Spiking input-output relation for general biophysical neuron models (1207.6251v4)

Abstract: Cortical neurons include many sub-cellular processes, operating at multiple timescales, which may affect their response to stimulation through non-linear and stochastic interaction with ion channels and ionic concentrations. Since new processes are constantly being discovered, biophysical neuron models increasingly become "too complex to be useful" yet "too simple to be realistic". A fundamental open question in theoretical neuroscience pertains to how this deadlock may be resolved.
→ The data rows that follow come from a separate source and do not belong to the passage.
==> src/core/fepcs_top.sv <==
// Line coding path of a twisted-pair PHY at 100 Mb/s: 4B/5B coding,
// scrambling, MLT-3, carrier sense, collision and status registers.
// Assumes i_clk is the 25 MHz reference that also clocks the nibble
// side; the recovered receive clock and line levels come from outside.
//
// The placing of the registers and the plain strobed port were decided locally.
`timescale 1ns/1ps
`include "fepcs_params.svh"

module fepcs_top
    import fepcs_pkg::*;
(
    input  wire logic          i_clk,
    input  wire logic          i_resetn,
    input  wire logic [4:0]    i_addr,
    input  wire logic [15:0]   i_wdata,
    input  wire logic          i_wr,
    input  wire logic          i_rd,
    output logic      [15:0]   o_rdata,
    input  wire logic [4:0]    i_phy_addr,
    input  wire fepcs_mii_tx_s i_mii_tx,
    input  wire logic [4:0]    i_tx_sym,
    input  wire logic          i_man_tx,
    input  wire logic          i_rx_link_clk,
    input  wire logic          i_line_rx_pos,
    input  wire logic          i_line_rx_neg,
    output logic      [4:0]    o_line_tx_pos,
    output logic      [4:0]    o_line_tx_neg,
    output logic      [3:0]    o_rxd,
    output logic               o_rx_dv,
    output logic               o_rx_er,
    output logic               o_rx_stb,
    output logic               o_crs,
    output logic               o_col
);

    // ----------------------------------------------------------------
    // Code group helpers
    // ----------------------------------------------------------------
    localparam logic [79:0] DATA_CG = `FEPCS_DATA_CG;

    function automatic logic [4:0] fepcs_enc(input logic [3:0] n);
        fepcs_enc = DATA_CG[{n, 2'b00} + {3'b000, n} +: 5];
    endfunction

    // Returns {hit, nibble}
    function automatic logic [4:0] fepcs_dec(input logic [4:0] s);
        fepcs_dec = 5'h00;
        for (int i = 0; i < 16; i++) begin
            if (DATA_CG[i*5 +: 5] == s) begin
                fepcs_dec = {1'b1, 4'(i)};
            end
        end
    endfunction

    // ----------------------------------------------------------------
    // Register file
    // ----------------------------------------------------------------
    fepcs_ctrl_s ctrl_r;
    fepcs_ctrl_s ctrl_nxt;
    logic [15:0] rdata_r;
    logic [15:0] rdata_nxt;
    logic        inv_r;
    logic        inv_nxt;
    logic        halt_r;
    logic        halt_nxt;
    logic        prem_r;
    logic        prem_nxt;
    logic        stat_clr;
    logic        set_inv;
    logic        set_halt;
    logic        set_prem;
    logic        pol_r;
    logic [4:0]  lock_r;
    logic        locked;

    assign locked   = (lock_r == `FEPCS_LOCK_BITS);
    assign stat_clr = i_rd && (i_addr == `FEPCS_REG_STAT);

    always_comb begin
        ctrl_nxt  = ctrl_r;
        rdata_nxt = rdata_r;
        if (i_wr && (i_addr == `FEPCS_REG_CTRL)) begin
            ctrl_nxt.fdx    = i_wdata[`FEPCS_CTRL_FDX];
            ctrl_nxt.sym    = i_wdata[`FEPCS_CTRL_SYM];
            ctrl_nxt.tx_inv = i_wdata[`FEPCS_CTRL_TXINV];
            ctrl_nxt.spd10  = i_wdata[`FEPCS_CTRL_SPD10];
            ctrl_nxt.aneg   = i_wdata[`FEPCS_CTRL_ANEG];
        end
        if (i_rd) begin
            rdata_nxt = 16'h0000;
            if (i_addr == `FEPCS_REG_CTRL) begin
                rdata_nxt[`FEPCS_CTRL_FDX]   = ctrl_r.fdx;
                rdata_nxt[`FEPCS_CTRL_SYM]   = ctrl_r.sym;
                rdata_nxt[`FEPCS_CTRL_TXINV] = ctrl_r.tx_inv;
                rdata_nxt[`FEPCS_CTRL_SPD10] = ctrl_r.spd10;
                rdata_nxt[`FEPCS_CTRL_ANEG]  = ctrl_r.aneg;
            end else if (i_addr == `FEPCS_REG_STAT) begin
                rdata_nxt[`FEPCS_STAT_LOCK] = locked;
                rdata_nxt[`FEPCS_STAT_PREM] = prem_r;
                rdata_nxt[`FEPCS_STAT_HALT] = halt_r;
                rdata_nxt[`FEPCS_STAT_INV]  = inv_r;
                rdata_nxt[`FEPCS_STAT_POLR] = pol_r;
            end
        end
        // Latching flags: a new event wins over the read that clears
        inv_nxt  = set_inv  | (inv_r  & ~stat_clr);
        halt_nxt = set_halt | (halt_r & ~stat_clr);
        prem_nxt = set_prem | (prem_r & ~stat_clr);
    end

    always_ff @(posedge i_clk or negedge i_resetn) begin
        if (!i_resetn) begin
            ctrl_r  <= `FEPCS_CTRL_RST;
            rdata_r <= 16'h0000;
            inv_r   <= 1'b0;
            halt_r  <= 1'b0;
            prem_r  <= 1'b0;
        end else begin
            ctrl_r  <= ctrl_nxt;
            rdata_r <= rdata_nxt;
            inv_r   <= inv_nxt;
            halt_r  <= halt_nxt;
            prem_r  <= prem_nxt;
        end
    end

    assign o_rdata = rdata_r;

    // ----------------------------------------------------------------
    // Transmit: framing, 4B/5B, scrambler, MLT-3
    // ----------------------------------------------------------------
    fepcs_tx_state_e tx_st_r;
    fepcs_tx_state_e tx_st_nxt;
    logic [10:0]     tx_lfsr_r;
    logic [10:0]     tx_lfsr_nxt;
    logic            seeded_r;
    logic            seeded_nxt;
    logic [1:0]      phase_r;
    logic [1:0]      phase_nxt;
    logic [4:0]      txp_r;
    logic [4:0]      txp_nxt;
    logic [4:0]      txn_r;
    logic [4:0]      txn_nxt;
    logic [4:0]      tx_cg;
    logic            tx_bit;
    logic            tx_key;

    always_comb begin
        tx_st_nxt   = tx_st_r;
        tx_cg       = `FEPCS_CG_I;
        tx_bit      = 1'b0;
        tx_key      = 1'b0;
        seeded_nxt  = 1'b1;
        tx_lfsr_nxt = tx_lfsr_r;
        phase_nxt   = phase_r;
        txp_nxt     = 5'h00;
        txn_nxt     = 5'h00;
        unique case (tx_st_r)
            tx_idle: begin
                if (i_mii_tx.en) begin
                    tx_cg     = `FEPCS_CG_J;
                    tx_st_nxt = tx_ssd_k;
                end
            end
            tx_ssd_k: begin
                tx_cg     = `FEPCS_CG_K;
                tx_st_nxt = tx_data;
            end
            tx_data: begin
                if (!i_mii_tx.en) begin
                    tx_cg     = `FEPCS_CG_T;
                    tx_st_nxt = tx_esd_r;
                end else if (i_mii_tx.er) begin
                    tx_cg = ctrl_r.tx_inv ? `FEPCS_CG_BAD : `FEPCS_CG_H;
                end else begin
                    tx_cg = fepcs_enc(i_mii_tx.d);
                end
            end
            tx_esd_r: begin
                tx_cg     = `FEPCS_CG_R;
                tx_st_nxt = tx_idle;
            end
        endcase
        if (ctrl_r.sym) begin
            tx_cg = i_tx_sym;
        end
        if (!seeded_r) begin
            tx_lfsr_nxt = {`FEPCS_SEED_HI, i_phy_addr};
        end
        for (int b = 4; b >= 0; b--) begin
            tx_key      = tx_lfsr_nxt[10] ^ tx_lfsr_nxt[8];
            tx_lfsr_nxt = {tx_lfsr_nxt[9:0], tx_key};
            tx_bit      = ctrl_r.sym ? tx_cg[b] : (tx_cg[b] ^ tx_key);
            // A one steps the level through 0, +1, 0, -1
            phase_nxt   = phase_nxt + {1'b0, tx_bit};
            txp_nxt[b]  = (phase_nxt == 2'b01);
            txn_nxt[b]  = (phase_nxt == 2'b11);
        end
        if (ctrl_r.spd10) begin
            txp_nxt = {5{i_man_tx}};
            txn_nxt = {5{~i_man_tx}};
        end
    end

    always_ff @(posedge i_clk or negedge i_resetn) begin
        if (!i_resetn) begin
            tx_st_r   <= tx_idle;
            tx_lfsr_r <= 11'h7ff;
            seeded_r  <= 1'b0;
            phase_r   <= 2'b00;
            txp_r     <= 5'h00;
            txn_r     <= 5'h00;
        end else begin
            tx_st_r   <= tx_st_nxt;
            tx_lfsr_r <= tx_lfsr_nxt;
            seeded_r  <= seeded_nxt;
            phase_r   <= phase_nxt;
            txp_r     <= txp_nxt;
            txn_r     <= txn_nxt;
        end
    end

    assign o_line_tx_pos = txp_r;
    assign o_line_tx_neg = txn_r;

    // ----------------------------------------------------------------
    // Receive line sampling: three stages, edge of recovered clock
    // ----------------------------------------------------------------
    logic [2:0] sync1_r;
    logic [2:0] sync2_r;
    logic [2:0] sync3_r;
    logic       clk_lvl_r;
    logic       clk_lvl_nxt;
    logic       rx_edge;

    assign rx_edge     = sync2_r[2] & sync3_r[2] & ~clk_lvl_r;
    assign clk_lvl_nxt = (sync2_r[2] == sync3_r[2]) ? sync3_r[2] : clk_lvl_r;

    always_ff @(posedge i_clk or negedge i_resetn) begin
        if (!i_resetn) begin
            sync1_r   <= 3'h0;
            sync2_r   <= 3'h0;
            sync3_r   <= 3'h0;
            clk_lvl_r <= 1'b0;
        end else begin
            sync1_r   <= {i_rx_link_clk, i_line_rx_pos, i_line_rx_neg};
            sync2_r   <= sync1_r;
            sync3_r   <= sync2_r;
            clk_lvl_r <= clk_lvl_nxt;
        end
    end

    // ----------------------------------------------------------------
    // Receive: polarity, MLT-3, descrambler, framing and decode
    // ----------------------------------------------------------------
    fepcs_rx_state_e rx_st_r;
    fepcs_rx_state_e rx_st_nxt;
    logic [1:0]      raw_prev_r;
    logic [1:0]      lvl_prev_r;
    logic [1:0]      lvl_prev_nxt;
    logic            pol_nxt;
    logic [10:0]     key_r;
    logic [10:0]     key_nxt;
    logic [4:0]      lock_nxt;
    logic [9:0]      win_r;
    logic [9:0]      win_nxt;
    logic            zero_r;
    logic            zero_nxt;
    logic            gap_r;
    logic            gap_nxt;
    logic [3:0]      cnt_r;
    logic [3:0]      cnt_nxt;
    logic            tseen_r;
    logic            tseen_nxt;
    logic            pend_r;
    logic            pend_nxt;
    logic [3:0]      rxd_r;
    logic [3:0]      rxd_nxt;
    logic            er_r;
    logic            er_nxt;
    logic            stb_r;
    logic            stb_nxt;
    logic [1:0]      raw;
    logic [1:0]      lvl;
    logic            sbit;
    logic            kp;
    logic            pb;
    logic [4:0]      dec;

    assign raw = sync3_r[1:0];

    always_comb begin
        rx_st_nxt    = rx_st_r;
        lvl_prev_nxt = lvl_prev_r;
        pol_nxt      = pol_r;
        key_nxt      = key_r;
        lock_nxt     = lock_r;
        win_nxt      = win_r;
        zero_nxt     = zero_r;
        gap_nxt      = gap_r;
        cnt_nxt      = cnt_r;
        tseen_nxt    = tseen_r;
        pend_nxt     = 1'b0;
        rxd_nxt      = rxd_r;
        er_nxt       = er_r;
        stb_nxt      = 1'b0;
        set_inv      = 1'b0;
        set_halt     = 1'b0;
        set_prem     = 1'b0;
        lvl          = pol_r ? {raw[0], raw[1]} : raw;
        sbit         = (lvl != lvl_prev_r);
        kp           = key_r[10] ^ key_r[8];
        pb           = 1'b1;
        dec          = fepcs_dec(win_r[3:0] == 4'h0 ? 5'h00 : {win_r[3:0], pb});
        if (pend_r) begin
            stb_nxt = 1'b1;
            rxd_nxt = `FEPCS_PREAMBLE;
            er_nxt  = 1'b0;
        end
        if (rx_edge) begin
            // Positive link pulses: a pulse that starts negative means swapped pair
            if ((ctrl_r.spd10 || ctrl_r.aneg) && raw_prev_r == 2'b00 && ^raw) begin
                pol_nxt = raw[0];
            end
            lvl_prev_nxt = lvl;
            if (ctrl_r.sym) begin
                pb = sbit;
            end else if (locked) begin
                pb      = sbit ^ kp;
                key_nxt = {key_r[9:0], kp};
            end else begin
                // Idle carries all ones, so the keystream is the inverted line
                key_nxt  = {key_r[9:0], ~sbit};
                lock_nxt = (kp == ~sbit) ? lock_r + 5'h01 : 5'h00;
            end
            win_nxt = {win_r[8:0], pb};
            dec     = fepcs_dec(win_nxt[4:0]);
            unique case (rx_st_r)
                rx_idle: begin
                    if (!zero_r) begin
                        if (!pb) begin
                            zero_nxt = 1'b1;
                            gap_nxt  = 1'b0;
                            cnt_nxt  = 4'h0;
                        end
                    end else begin
                        cnt_nxt = cnt_r + 4'h1;
                        if (pb) begin
                            gap_nxt = 1'b1;
                        end
                        if (!pb && gap_r) begin
                            rx_st_nxt = rx_carrier;
                            zero_nxt  = 1'b0;
                            cnt_nxt   = 4'h0;
                        end else if (cnt_r == `FEPCS_CD_LAST) begin
                            zero_nxt = 1'b0;
                        end
                    end
                end
                rx_carrier: begin
                    cnt_nxt = cnt_r + 4'h1;
                    if (win_nxt == {`FEPCS_CG_J, `FEPCS_CG_K}) begin
                        rx_st_nxt = rx_recv;
                        cnt_nxt   = 4'h0;
                        tseen_nxt = 1'b0;
                        stb_nxt   = 1'b1;
                        rxd_nxt   = `FEPCS_PREAMBLE;
                        er_nxt    = 1'b0;
                        pend_nxt  = 1'b1;
                    end else if (cnt_r == `FEPCS_CD_LAST && win_nxt != {`FEPCS_CG_I, `FEPCS_CG_J}) begin
                        rx_st_nxt = rx_idle;
                        stb_nxt   = 1'b1;
                        er_nxt    = 1'b1;
                    end
                end
                rx_recv: begin
                    cnt_nxt = cnt_r + 4'h1;
                    if (cnt_r == `FEPCS_SYM_LAST) begin
                        cnt_nxt = 4'h0;
                        er_nxt  = 1'b0;
                        if (tseen_r) begin
                            tseen_nxt = 1'b0;
                            rx_st_nxt = rx_idle;
                            if (win_nxt[4:0] != `FEPCS_CG_R) begin
                                stb_nxt = 1'b1;
                                er_nxt  = 1'b1;
                            end
                        end else if (dec[4]) begin
                            stb_nxt = 1'b1;
                            rxd_nxt = dec[3:0];
                        end else if (win_nxt[4:0] == `FEPCS_CG_T) begin
                            tseen_nxt = 1'b1;
                        end else begin
                            stb_nxt = 1'b1;
                            er_nxt  = 1'b1;
                            if (win_nxt[4:0] == `FEPCS_CG_I) begin
                                set_prem  = 1'b1;
                                rx_st_nxt = rx_idle;
                            end else if (win_nxt[4:0] == `FEPCS_CG_H) begin
                                set_halt = 1'b1;
                            end else if (win_nxt[4:0] != `FEPCS_CG_J && win_nxt[4:0] != `FEPCS_CG_K
                                         && win_nxt[4:0] != `FEPCS_CG_R) begin
                                set_inv = 1'b1;
                            end
                        end
                    end
                end
                default: begin
                    rx_st_nxt = rx_idle;
                end
            endcase
        end
    end

    always_ff @(posedge i_clk or negedge i_resetn) begin
        if (!i_resetn) begin
            rx_st_r    <= rx_idle;
            raw_prev_r <= 2'b00;
            lvl_prev_r <= 2'b00;
            pol_r      <= 1'b0;
            key_r      <= 11'h000;
            lock_r     <= 5'h00;
            win_r      <= 10'h3ff;
            zero_r     <= 1'b0;
            gap_r      <= 1'b0;
            cnt_r      <= 4'h0;
            tseen_r    <= 1'b0;
            pend_r     <= 1'b0;
            rxd_r      <= 4'h0;
            er_r       <= 1'b0;
            stb_r      <= 1'b0;
        end else begin
            rx_st_r    <= rx_st_nxt;
            raw_prev_r <= rx_edge ? raw : raw_prev_r;
            lvl_prev_r <= lvl_prev_nxt;
            pol_r      <= pol_nxt;
            key_r      <= key_nxt;
            lock_r     <= lock_nxt;
            win_r      <= win_nxt;
            zero_r     <= zero_nxt;
            gap_r      <= gap_nxt;
            cnt_r      <= cnt_nxt;
            tseen_r    <= tseen_nxt;
            pend_r     <= pend_nxt;
            rxd_r      <= rxd_nxt;
            er_r       <= er_nxt;
            stb_r      <= stb_nxt;
        end
    end

    // ----------------------------------------------------------------
    // Nibble side outputs, carrier sense and collision
    // ----------------------------------------------------------------
    logic receiving;
    logic tx_active;

    assign receiving = (rx_st_r != rx_idle);
    assign tx_active = (tx_st_r != tx_idle);
    assign o_rxd     = rxd_r;
    assign o_rx_er   = er_r;
    assign o_rx_stb  = stb_r;
    assign o_rx_dv   = (rx_st_r == rx_recv);
    assign o_crs     = receiving | (tx_active & ~ctrl_r.fdx);
    assign o_col     = receiving & tx_active & ~ctrl_r.fdx;

endmodule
In order to tackle this problem, we first define the notion of a "excitable neuron model". Then we analytically derive the input-output relation of such neuronal models, relating input spike trains to output spikes based on known biophysical properties. Thus we obtain closed-form expressions for the mean firing rates, all second order statistics (input-state-output correlation and spectra) and construct optimal linear estimators for the neuronal response and internal state. These results are guaranteed to hold, given a few generic assumptions, for any stochastic biophysical neuron model (with an arbitrary number of slow kinetic processes) under general sparse stimulation. This solution suggests that the common simplifying approach that ignores much of the complexity of the neuron might actually be unnecessary and even deleterious in some cases. Specifically, the stochasticity of ion channels and the temporal sparseness of inputs is exactly what rendered our analysis tractable, allowing us to incorporate slow kinetics.